Data excerpts
=== Section Start ===

## config.mk

```make
export PLATFORM = sky130hd
export DESIGN_NAME = gpio_port
export DESIGN_NICKNAME = d
export VERILOG_FILES = /design/src/hw/avr_io_pkg.sv /design/src/hw/gpio_port.sv
export VERILOG_INCLUDE_DIRS = /design/src /design/src/hw
export SDC_FILE = /design/constraint.sdc
export NUM_CORES = 1
export LEC_CHECK = 0
export BUFFER_PORTS_ARGS = -buffer_cell sky130_fd_sc_hd__buf_2
export CORE_MARGIN = 4
export CORE_UTILIZATION = 44
export DETAILED_ROUTE_END_ITERATION = 10
export PLACE_DENSITY = 0.89
export SYNTH_ARGS = -nofsm -noshare
export SYNTH_HDL_FRONTEND = slang
export SYNTH_SLANG_ARGS = --single-unit
```

## constraint.sdc

```tcl
create_clock -name clk -period 1.57 [get_ports clk]
set_input_delay 0.314 -clock clk [delete_from_list [all_inputs] [get_ports clk]]
set_output_delay 0.314 -clock clk [all_outputs]
set_load 0.005 [all_outputs]
```

## src/hw/avr_io_params.svh

```systemverilog
// Bus sizing and I/O register map of the AVR-style data bus
// Include in any file that needs widths, credit count or register addresses
`ifndef AVR_IO_PARAMS_SVH
`define AVR_IO_PARAMS_SVH

// Data bus address width
`define AVR_ADDR_W 12

// Data bus byte width
`define AVR_DATA_W 8

// Data SRAM size in bytes, covers the whole address space
`define AVR_RAM_DEPTH 4096

// Credits per master after reset, also the depth of each request queue
`define AVR_BUS_CREDITS 2

// GPIO port B, PIN at base, DDR at base+1, PORT at base+2
`define AVR_PORTB_BASE 12'h023

// GPIO port D, same layout as port B
`define AVR_PORTD_BASE 12'h029

// Timer 0 flag register
`define AVR_TIFR0_ADDR 12'h035

// Timer 0 control A, bit 0 selects the waveform mode
`define AVR_TCCR0A_ADDR 12'h044

// Timer 0 control B, bits 2..0 select the clock
`define AVR_TCCR0B_ADDR 12'h045

// Timer 0 counter
`define AVR_TCNT0_ADDR 12'h046

// Timer 0 compare A
`define AVR_OCR0A_ADDR 12'h047

// Timer 0 interrupt mask
`define AVR_TIMSK0_ADDR 12'h06E

`endif

```

## src/hw/avr_io_pkg.sv

```systemverilog
// Shared types of the AVR-style I/O bus and its peripherals
// Modules name these in port lists and import the package in their body
package avr_io_pkg;

	// Bus transfer direction
	typedef enum logic
	{
		OP_READ  = 1'b0,
		OP_WRITE = 1'b1
	} bus_op_t;

	// Bus masters, also the index of their queues in the arbiter
	typedef enum logic
	{
		MST_CPU = 1'b0,
		MST_DBG = 1'b1
	} bus_master_t;

	// Waveform mode, TCCR0A bit 0
	typedef enum logic
	{
		TIM_NORMAL   = 1'b0,
		TIM_FAST_PWM = 1'b1
	} tim_mode_t;

	// Clock select, TCCR0B bits 2..0
	typedef enum logic [2:0]
	{
		CS_STOP    = 3'd0,
		CS_DIV1    = 3'd1,
		CS_DIV8    = 3'd2,
		CS_DIV64   = 3'd3,
		CS_DIV256  = 3'd4,
		CS_DIV1024 = 3'd5
	} tim_clksel_t;

endpackage

```

## src/hw/gpio_port.sv

```systemverilog
// One 8-bit GPIO port with PIN, DDR and PORT registers
// Instantiate once per port, base_addr gives the PIN address
`timescale 1ns/1ps
`include "avr_io_params.svh"

module gpio_port #(
	parameter logic [`AVR_ADDR_W-1:0] base_addr = '0
) (
	input  logic                   clk,
	input  logic                   rst,
	input  logic                   bus_valid,
	input  avr_io_pkg::bus_op_t    bus_op,
	input  logic [`AVR_ADDR_W-1:0] bus_addr,
	input  logic [`AVR_DATA_W-1:0] bus_wdata,
	output logic [`AVR_DATA_W-1:0] rdata,
	input  logic [`AVR_DATA_W-1:0] pin_in,
	output logic [`AVR_DATA_W-1:0] pin_out,
	output logic [`AVR_DATA_W-1:0] pin_oe
);
	import avr_io_pkg::*;

	// Register layout, AVR style
	localparam logic [`AVR_ADDR_W-1:0] PIN_ADDR  = base_addr;
	localparam logic [`AVR_ADDR_W-1:0] DDR_ADDR  = base_addr + 1'b1;
	localparam logic [`AVR_ADDR_W-1:0] PORT_ADDR = base_addr + 2'd2;

	logic [`AVR_DATA_W-1:0] ddr_q;
	logic [`AVR_DATA_W-1:0] port_q;
	logic                   wr;
	logic                   rd;

	assign wr = bus_valid && (bus_op == OP_WRITE);
	assign rd = bus_valid && (bus_op == OP_READ);

	// PIN is read only, writes there are dropped
	always_ff @(posedge clk)
	begin
		if (rst)
		begin
			ddr_q  <= '0;
			port_q <= '0;
		end
		else if (wr)
		begin
			if (bus_addr == DDR_ADDR)
				ddr_q <= bus_wdata;
			if (bus_addr == PORT_ADDR)
				port_q <= bus_wdata;
		end
	end

	// Pins sampled at the edge closing the read's issue cycle
	always_ff @(posedge clk)
	begin
		rdata <= '0;
		if (rd)
		begin
			case (bus_addr)
				PIN_ADDR:  rdata <= pin_in;
				DDR_ADDR:  rdata <= ddr_q;
				PORT_ADDR: rdata <= port_q;
				default:   rdata <= '0;
			endcase
		end
	end

	// DDR bit set drives the pin
	assign pin_oe  = ddr_q;
	assign pin_out = port_q;

endmodule

```

Yosys cells after proc, flatten, opt, wreduce, memory -nomap -nowiden
Index checks and enable logic that the tools add are counted.
{ "totals": {"reg_bits": 24, "out_inout_bits": 24, "word_cells": 12} }
{ "op_classes": {"eq_ne": 2, "muxes": 1, "n_bitwise": 1, "reduce_logical": 5} }
{ "ops": {"columns": ["operator", "n"], "rows": [
  ["$pmux 8 s3", 1],
  ["$eq 12x1->1 const B", 1],
  ["$eq 12x2->1 const B", 1],
  ["$logic_not 12->1", 1],
  ["$reduce_and 2->1", 2],
  ["$logic_and 1x1->1", 2],
  ["$not 1->1", 1]
]} }

Logic depth before layout (Yosys ltp)
{ "depth": {"word_depth": 2, "mapped_depth": 5, "ltp_nobuf": 3} }

Least setup slack after synthesis
No wires, ideal clock.
{ "synth_path": {"path_type": "input port to flip-flop", "from": "input bus_addr[6]", "to": "register port_q[0], in the netlist pin_out[0]", "setup_ns": 0.072, "t_arrival_ns": 1.196, "path_slack_ns": 0.303, "path_stages": 4, "n_path_buf": 1, "cell_sequence": "nor4b_4 -> and4_1 -> buf_6 -> mux2i_1"} }
{ "synth_between": {"elab_chain_len": 2} }
{ "synth_rtl": {"columns": ["item", "line_no", "source"], "rows": [
  ["from (decl)", "gpio_port.sv:13", "input logic [`AVR_ADDR_W-1:0] bus_addr,"],
  ["$eq 12x2->1", "gpio_port.sv:47", "if (bus_addr == PORT_ADDR)"],
  ["$reduce_and 2->1 (no source line)", null, null],
  ["to (signal assigned)", "gpio_port.sv:48", "port_q <= bus_wdata;"],
  ["to (decl)", "gpio_port.sv:28", "logic [`AVR_DATA_W-1:0] port_q;"]
]} }
Every way passes these cells.
A chain may end at the register's enable or synchronous reset.

Final worst setup path
{ "layout_path": {"from": "register port_q[4], in the netlist pin_out[4]", "to": "output pin_out[4]"} }
{ "layout_lines": {"columns": ["item", "line_no", "source"], "rows": [
  ["to (decl)", "gpio_port.sv:17", "output logic [`AVR_DATA_W-1:0] pin_out,"]
]} }
No word-level cell between the ends.

==> results.ini <==
[setup_path]
required_ns=1.26
path_class=flop to primary output
reg2reg_slack_ns=0.73
crit_path_top_delay_cell=dfxtp_1
cp_cell_sequence=buf_2
critPathArrivalTime_ns=0.84
critPathLaunchType=flop
worstSetupEndpointType=primary output
r2r_start=pin_oe[5]
crit_family=flip-flops
crit_fanout=3
worstRegToRegCells=3
regToRegEndpoint=rdata[5]
critPathBufInv=1
critPathMaxStageDelay_ns=0.39

[layout]
fill_cells=200
layout-drive-gt1-share_pct=42.0
postLayoutCellArea_mm2=0.00148
regArea_um2=480
multi_input_area_um2=611
final_cell_count_no_fill=192
layout.nets=195
final_util_pct=60.2
num_antenna_cells=0
area_growth_pct=31.2

[logic_synthesis]
ys_seq_area_share_pct=42.7
postSynthAreaPerCell_um2=10.8
synth.area.top_cells=dfxtp_1, mux2i_1, nand2b_1
synth.distinct_cells=18
synth-seq-cells=24
synth_commonest_cells=dfxtp_1, mux2i_1, nand2b_1
async_flop_share_pct=0
synth_area_mm2=0.00113
synth_edf_count=0
synth_ff_type=dfxtp_1
netlist_instances=104
synth.largest_area_cell=dfxtp_1
synth_top_area_share_pct=42.7
synth_nets=136
yosysWarnings=0

[worst_hold_path]
min_path_cells=3
whs_endpoint=pin_oe[1]
hold_path_class=primary input to flop
hold_start=bus_wdata[1]

[cts]
hold_buffers=0
clk_latency_ns=0.31
cts_max_path_buffers=2
clock-sinks=24
cts-htree-levels=1
clk_pin_slew_worst_paths_ns=0.13
cts_buffers=3
post_cts_buffers=0
cts_resized=0
cts_tree=done
ctsRootBufferMaster=clkbuf_4

[global_routing]
grt_overflow_total=0
grt_pass1_wl_mm=4.49
antenna_found_initial=0
grt_max_degree=25
grt_pass1_vias=1023
grt_use_total_pct=16.8

[outcome]
status=completed

[timing]
finalCritPeriodShare_pct=73.3
setup_tns_ns=0
relSlewSlack_pct=62.6
worst_slew_pin_slew_ns=0.559
slew_viol_final=0
fmax_ghz=0.868
period_needed_ns=1.15
rsz0062_at_grt=false
setup_violations=0
fin_skew_ns=0.00905
finalHoldViolations=0

[route]
drt-total-wl_mm=2.71
drc=0
dr.pass1.iters=2
drtIter0Drc=18
ant_nets=0
wl_per_cell_um=14.1
vias=953
vias_per_cell=4.96

[placed_design]
dpl_cell_area_mm2=0.00144
place_inst=188
portBuffers=55
place.gp.congestion=0.741

[floorplan]
num_rows=18
initial_core_util_pct=45.9
die-height_um=58.6
die_w_um=58.6
ioPinCount=56
coreArea_mm2=0.00245
die_area_mm2=0.00343

[power]
power.leakage_uw=0.000750
pwr_density_cell_mw_per_mm2=707
peakVddDrop_mv=0.513

[job]
max_cap_viol_count=0
File: src/hw/avr_io_params.svh
// Bus sizing and I/O register map of the AVR-style data bus
// Include in any file that needs widths, credit count or register addresses
`ifndef AVR_IO_PARAMS_SVH
`define AVR_IO_PARAMS_SVH

// Data bus address width
`define AVR_ADDR_W 12

// Data bus byte width
`define AVR_DATA_W 8

// Data SRAM size in bytes, covers the whole address space
`define AVR_RAM_DEPTH 4096

// Credits per master after reset, also the depth of each request queue
`define AVR_BUS_CREDITS 2

// GPIO port B, PIN at base, DDR at base+1, PORT at base+2
`define AVR_PORTB_BASE 12'h023

// GPIO port D, same layout as port B
`define AVR_PORTD_BASE 12'h029

// Timer 0 flag register
`define AVR_TIFR0_ADDR 12'h035

// Timer 0 control A, bit 0 selects the waveform mode
`define AVR_TCCR0A_ADDR 12'h044

// Timer 0 control B, bits 2..0 select the clock
`define AVR_TCCR0B_ADDR 12'h045

// Timer 0 counter
`define AVR_TCNT0_ADDR 12'h046

// Timer 0 compare A
`define AVR_OCR0A_ADDR 12'h047

// Timer 0 interrupt mask
`define AVR_TIMSK0_ADDR 12'h06E

`endif

File: src/hw/avr_io_pkg.sv
// Shared types of the AVR-style I/O bus and its peripherals
// Modules name these in port lists and import the package in their body
package avr_io_pkg;

	// Bus transfer direction
	typedef enum logic
	{
		OP_READ  = 1'b0,
		OP_WRITE = 1'b1
	} bus_op_t;

	// Bus masters, also the index of their queues in the arbiter
	typedef enum logic
	{
		MST_CPU = 1'b0,
		MST_DBG = 1'b1
	} bus_master_t;

	// Waveform mode, TCCR0A bit 0
	typedef enum logic
	{
		TIM_NORMAL   = 1'b0,
		TIM_FAST_PWM = 1'b1
	} tim_mode_t;

	// Clock select, TCCR0B bits 2..0
	typedef enum logic [2:0]
	{
		CS_STOP    = 3'd0,
		CS_DIV1    = 3'd1,
		CS_DIV8    = 3'd2,
		CS_DIV64   = 3'd3,
		CS_DIV256  = 3'd4,
		CS_DIV1024 = 3'd5
	} tim_clksel_t;

endpackage
--- config.mk ---
export PLATFORM = sky130hd
export DESIGN_NAME = timer8_pwm
export DESIGN_NICKNAME = d
export VERILOG_FILES = /design/src/hw/avr_io_pkg.sv /design/src/hw/timer8_pwm.sv
export VERILOG_INCLUDE_DIRS = /design/src /design/src/hw
export SDC_FILE = /design/constraint.sdc
export NUM_CORES = 1
export LEC_CHECK = 0
export CAP_MARGIN = 0
export CORE_ASPECT_RATIO = 0.9
export CORE_UTILIZATION = 50
export DETAILED_ROUTE_END_ITERATION = 8
export DONT_BUFFER_PORTS = 1
export GPL_TIMING_DRIVEN = 1
export MAX_ROUTING_LAYER = met4
export PLACE_DENSITY_LB_ADDON = 0.1
export SLEW_MARGIN = 10
export SYNTH_ARGS = -nofsm -noshare
export SYNTH_HDL_FRONTEND = slang
export SYNTH_SLANG_ARGS = --single-unit
--- constraint.sdc ---
create_clock -name clk -period 1.9 [get_ports clk]
set_input_delay 0.095 -clock clk [delete_from_list [all_inputs] [get_ports clk]]
set_output_delay 0.095 -clock clk [all_outputs]
set_load 0.005 [all_outputs]
--- src/hw/avr_io_params.svh ---
// Bus sizing and I/O register map of the AVR-style data bus
// Include in any file that needs widths, credit count or register addresses
`ifndef AVR_IO_PARAMS_SVH
`define AVR_IO_PARAMS_SVH

// Data bus address width
`define AVR_ADDR_W 12

// Data bus byte width
`define AVR_DATA_W 8

// Data SRAM size in bytes, covers the whole address space
`define AVR_RAM_DEPTH 4096

// Credits per master after reset, also the depth of each request queue
`define AVR_BUS_CREDITS 2

// GPIO port B, PIN at base, DDR at base+1, PORT at base+2
`define AVR_PORTB_BASE 12'h023

// GPIO port D, same layout as port B
`define AVR_PORTD_BASE 12'h029

// Timer 0 flag register
`define AVR_TIFR0_ADDR 12'h035

// Timer 0 control A, bit 0 selects the waveform mode
`define AVR_TCCR0A_ADDR 12'h044

// Timer 0 control B, bits 2..0 select the clock
`define AVR_TCCR0B_ADDR 12'h045

// Timer 0 counter
`define AVR_TCNT0_ADDR 12'h046

// Timer 0 compare A
`define AVR_OCR0A_ADDR 12'h047

// Timer 0 interrupt mask
`define AVR_TIMSK0_ADDR 12'h06E

`endif

--- src/hw/avr_io_pkg.sv ---
// Shared types of the AVR-style I/O bus and its peripherals
// Modules name these in port lists and import the package in their body
package avr_io_pkg;

	// Bus transfer direction
	typedef enum logic
	{
		OP_READ  = 1'b0,
		OP_WRITE = 1'b1
	} bus_op_t;

	// Bus masters, also the index of their queues in the arbiter
	typedef enum logic
	{
		MST_CPU = 1'b0,
		MST_DBG = 1'b1
	} bus_master_t;

	// Waveform mode, TCCR0A bit 0
	typedef enum logic
	{
		TIM_NORMAL   = 1'b0,
		TIM_FAST_PWM = 1'b1
	} tim_mode_t;

	// Clock select, TCCR0B bits 2..0
	typedef enum logic [2:0]
	{
		CS_STOP    = 3'd0,
		CS_DIV1    = 3'd1,
		CS_DIV8    = 3'd2,
		CS_DIV64   = 3'd3,
		CS_DIV256  = 3'd4,
		CS_DIV1024 = 3'd5
	} tim_clksel_t;

endpackage

--- src/hw/timer8_pwm.sv ---
// 8-bit timer/counter 0 with prescaler, compare A, flags and fast PWM
// Sits on the I/O bus and decodes its own register addresses
`timescale 1ns/1ps
`include "avr_io_params.svh"

module timer8_pwm (
	input  logic                   clk,
	input  logic                   rst,
	input  logic                   bus_valid,
	input  avr_io_pkg::bus_op_t    bus_op,
	input  logic [`AVR_ADDR_W-1:0] bus_addr,
	input  logic [`AVR_DATA_W-1:0] bus_wdata,
	output logic [`AVR_DATA_W-1:0] rdata,
	output logic                   oca,
	output logic                   irq
);
	import avr_io_pkg::*;

	localparam int PRE_W = 10;

	tim_mode_t              mode;
	tim_clksel_t            clksel;
	logic [`AVR_DATA_W-1:0] tcnt;
	logic [`AVR_DATA_W-1:0] ocr0a;
	// Bit 0 overflow, bit 1 compare A
	logic [1:0]             timsk;
	logic [1:0]             tifr;
	logic [PRE_W-1:0]       pre;
	logic                   tick;
	logic                   cnt_en;
	logic                   wr;
	logic                   rd;
	logic [1:0]             flag_set;

	assign wr = bus_valid && (bus_op == OP_WRITE);
	assign rd = bus_valid && (bus_op == OP_READ);

	// Free-running prescaler shared by all divide ratios
	always_ff @(posedge clk)
	begin
		if (rst)
			pre <= '0;
		else
			pre <= pre + 1'b1;
	end

	always_comb
	begin
		case (clksel)
			CS_DIV1:    tick = 1'b1;
			CS_DIV8:    tick = &pre[2:0];
			CS_DIV64:   tick = &pre[5:0];
			CS_DIV256:  tick = &pre[7:0];
			CS_DIV1024: tick = &pre[9:0];
			default:    tick = 1'b0;
		endcase
	end

	// A bus write to TCNT takes the place of the count
	assign cnt_en   = tick && !(wr && (bus_addr == `AVR_TCNT0_ADDR));
	assign flag_set = {cnt_en && (tcnt == ocr0a), cnt_en && (&tcnt)};

	always_ff @(posedge clk)
	begin
		if (rst)
		begin
			mode   <= TIM_NORMAL;
			clksel <= CS_STOP;
			tcnt   <= '0;
			ocr0a  <= '0;
			timsk  <= '0;
			tifr   <= '0;
			oca    <= 1'b0;
		end
		else
		begin
			if (cnt_en)
				tcnt <= tcnt + 1'b1;
			// Hardware set wins over a same-cycle clear
			if (wr && (bus_addr == `AVR_TIFR0_ADDR))
				tifr <= (tifr & ~bus_wdata[1:0]) | flag_set;
			else
				tifr <= tifr | flag_set;
			if (wr)
			begin
				case (bus_addr)
					`AVR_TCCR0A_ADDR: mode   <= tim_mode_t'(bus_wdata[0]);
					`AVR_TCCR0B_ADDR: clksel <= tim_clksel_t'(bus_wdata[2:0]);
					`AVR_TCNT0_ADDR:  tcnt   <= bus_wdata;
					`AVR_OCR0A_ADDR:  ocr0a  <= bus_wdata;
					`AVR_TIMSK0_ADDR: timsk  <= bus_wdata[1:0];
					default:          ;
				endcase
			end
			// High for OCR0A counts out of 256
			oca <= (mode == TIM_FAST_PWM) && (tcnt < ocr0a);
		end
	end

	always_ff @(posedge clk)
	begin
		rdata <= '0;
		if (rd)
		begin
			case (bus_addr)
				`AVR_TCCR0A_ADDR: rdata <= {7'b0, mode};
				`AVR_TCCR0B_ADDR: rdata <= {5'b0, clksel};
				`AVR_TCNT0_ADDR:  rdata <= tcnt;
				`AVR_OCR0A_ADDR:  rdata <= ocr0a;
				`AVR_TIMSK0_ADDR: rdata <= {6'b0, timsk};
				`AVR_TIFR0_ADDR:  rdata <= {6'b0, tifr};
				default:          rdata <= '0;
			endcase
		end
	end

	// Masked flags straight from the registers
	assign irq = |(tifr & timsk);

endmodule

# == Yosys cells after proc, flatten, opt, wreduce, memory -nomap -nowiden ==
# Index checks and enable logic that the tools add are counted.
# word_totals
reg_bits,43
word_cells,55
# op_classes
add_sub_neg,2
order_cmp,1
n_eq_ne,12
muxes,6
bitwise,6
reduce_logical,19
# ops
op,count
== test 12 x 7 -> 1 bit (second input constant),5
case mux 8 bit (6 select lines),1
two-way mux 8 bit,3
AND reduction 8 bit,2
== test 12 x 6 -> 1 bit (second input constant),1
adder 10 x 1 -> 10 bit (second input constant),1
AND reduction 10 bit,1
adder 8 x 1 -> 8 bit (second input constant),1
== test 8 bit,1
logical AND 1 bit,8
< comparator 8 bit,1
AND reduction 2 bit,4
== test 3 x 2 -> 1 bit (second input constant),2
== test 3 bit (second input constant),2
AND reduction 6 bit,1
case mux 1 bit (5 select lines),1
bitwise AND 2 bit,2
OR 2 bit,2
== test 3 x 1 -> 1 bit (second input constant),1
AND reduction 3 bit,1
two-way mux 2 bit,1
NOT 2 bit,1
OR reduction 2 bit,1
zero test 1 bit,1
NOT 1 bit,1

# == Longest topological paths before layout ==
# Gate-level depths: netlist of run 1.
# depth
depth_word,7
depth_mapped,7

# == Least setup slack after synthesis of run 1 ==
# No wires, ideal clock.
# synth_timing
path_type,reg-to-reg
start,register pre[0]
end,register tcnt[5]
setup_ns,0.091
arrival_ns,1.879
required_time_ns,1.809
setup_slack_ns,-0.070
path_stages_with_launch,7
period_less_slack_ns,1.970
cell_sequence,dfxtp_1 > ha_1 > nand3_2 > a2111oi_4 > o21ai_2 > or4_1 > a311oi_1
# synth_via
elab_chain_cells,6
elab_cells_between_ends,9
cone_classes,mux: 4; reduce/logical: 5
# synth_lines
element,line_no,text
"start, declared",timer8_pwm.sv:28,logic [PRE_W-1:0] pre;
"start signal, assigned",timer8_pwm.sv:44,pre <= pre + 1'b1;
"AND reduction 10 bit, or another cell as far along",timer8_pwm.sv:54,CS_DIV1024: tick = &pre[9:0];
case mux 1 bit (5 select lines) *,timer8_pwm.sv:49,case (clksel)
logical AND 1 bit *,timer8_pwm.sv:60,assign cnt_en = tick && !(wr && (bus_addr == `AVR_TCNT0_ADDR));
two-way mux 8 bit *,timer8_pwm.sv:77,if (cnt_en)
two-way mux 8 bit,timer8_pwm.sv:86,case (bus_addr)
two-way mux 8 bit *,timer8_pwm.sv:84,if (wr)
"end signal, assigned",timer8_pwm.sv:78,tcnt <= tcnt + 1'b1;
"end signal, assigned",timer8_pwm.sv:89,`AVR_TCNT0_ADDR: tcnt <= bus_wdata;
"end, declared",timer8_pwm.sv:23,logic [`AVR_DATA_W-1:0] tcnt;
# Mark *: on every way between the ends. The rest lies on a longest branch, timed or not.
# A chain may end at the register's enable or synchronous reset.

# == Worst setup path in the final report of run 1 ==
# layout_timing
start,register pre[6]
end,register tcnt[6]
# layout_via
elab_chain_cells,6
elab_cells_between_ends,7
cone_classes,mux: 4; reduce/logical: 3
# layout_lines
element,line_no
AND reduction 10 bit / AND reduction 8 bit (equally long branches),"timer8_pwm.sv:54, timer8_pwm.sv:53"
case mux 1 bit (5 select lines) *,timer8_pwm.sv:49
logical AND 1 bit *,timer8_pwm.sv:60
two-way mux 8 bit *,timer8_pwm.sv:77
two-way mux 8 bit,timer8_pwm.sv:86
two-way mux 8 bit *,timer8_pwm.sv:84
# Marked as above.

==> results of run 1 <==
-- critical path, delay by kind of cell, from the launching register on --
family	cells	cell delay [ns]
compound gates	3	0.89
simple gates	2	0.42
flops	1	0.41
-- layer usage --
layer / routed length (microns) / vias to the layer above
met5: 0 / -
met4: 64 / 0
met3: 317 / 8
met2: 2210 / 63
met1: 2610 / 930
li1: - / 999
-- kinds of logic after synthesis --
group / after synthesis / synth area share, %
mux: 8 / 3.72
xor+xnor: 9 / 3.49
simple gates: 109 / 24.7
compound gates: 64 / 20.0
buf+inv: 23 / 3.88
flops: 43 / 38.2
fa+ha+maj: 11 / 6.10
-- layout make-up --
type,instances,area (sq um),area share [%]
sequential,43,863,32.6
timing repair buffer,23,205,7.75
tap,60,75.1,2.83
inverter,13,48.8,1.84
multi-input combinational,201,1320,50.0
clock buffer,6,72.6,2.74
clock inverter,2,60.1,2.27
-- metrics by stage --
step	cells	hold WS [ns]	worst slack (ns)	utilization, %	cell area (sq um)
2_1_floorplan	267	0.235	0.0584	-	2260
3_3_place_gp	328	0.166	0.0476	56.4	2370
3_5_place_dp	328	0.168	0.0117	56.4	2370
4_1_cts	346	0.0520	0.000996	62.1	2620
5_1_grt	348	0.0540	-0.0135	62.9	2650
6_report	348	0.0598	0.0941	62.9	2650
-- layout by cell type (no fill, tap or decap), types with 3 or more instances in the layout --
cell	synthesis	final
nor2_1	45	45
dfxtp_1	43	41
a21oi_1	26	25
buf_4	0	14
nand2_1	13	13
inv_1	12	12
nand3_1	11	11
ha_1	11	10
a22oi_1	8	8
dlygate4sd3_1	0	8
o21ai_0	5	5
xnor2_1	5	5
nor2b_1	5	5
mux2i_1	5	5
clkbuf_8	0	5
xor2_1	4	4
and3_1	4	4
nand4_1	4	4
nand2b_1	4	4
a311oi_1	4	4
a211oi_1	4	4
or3_1	3	3
and2_1	3	3
and4_1	3	3
mux2_2	3	3
-- state kept, by name (all words and copies together), names as in the netlist --
| signal | count |
|---|---|
| pre | 10 |
| tcnt | 8 |
| ocr0a | 8 |
| tifr | 2 |
| clksel | 3 |
| mode | 1 |
| rdata | 8 |
| timsk | 2 |
| oca | 1 |
-- report_power, final --
group          internal (mW)  switching, mW
clock                  0.525          0.308
sequential             0.906        0.00561
combinational         0.0407         0.0447
total                   1.47          0.358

=== Section End ===

Your instructions
Write out a verbatim copy of the data, beginning with its first line and ending with the line that contains "## src/hw/avr_io_params.svh".

Task output
## config.mk

```make
export PLATFORM = sky130hd
export DESIGN_NAME = gpio_port
export DESIGN_NICKNAME = d
export VERILOG_FILES = /design/src/hw/avr_io_pkg.sv /design/src/hw/gpio_port.sv
export VERILOG_INCLUDE_DIRS = /design/src /design/src/hw
export SDC_FILE = /design/constraint.sdc
export NUM_CORES = 1
export LEC_CHECK = 0
export BUFFER_PORTS_ARGS = -buffer_cell sky130_fd_sc_hd__buf_2
export CORE_MARGIN = 4
export CORE_UTILIZATION = 44
export DETAILED_ROUTE_END_ITERATION = 10
export PLACE_DENSITY = 0.89
export SYNTH_ARGS = -nofsm -noshare
export SYNTH_HDL_FRONTEND = slang
export SYNTH_SLANG_ARGS = --single-unit
```

## constraint.sdc

```tcl
create_clock -name clk -period 1.57 [get_ports clk]
set_input_delay 0.314 -clock clk [delete_from_list [all_inputs] [get_ports clk]]
set_output_delay 0.314 -clock clk [all_outputs]
set_load 0.005 [all_outputs]
```

## src/hw/avr_io_params.svh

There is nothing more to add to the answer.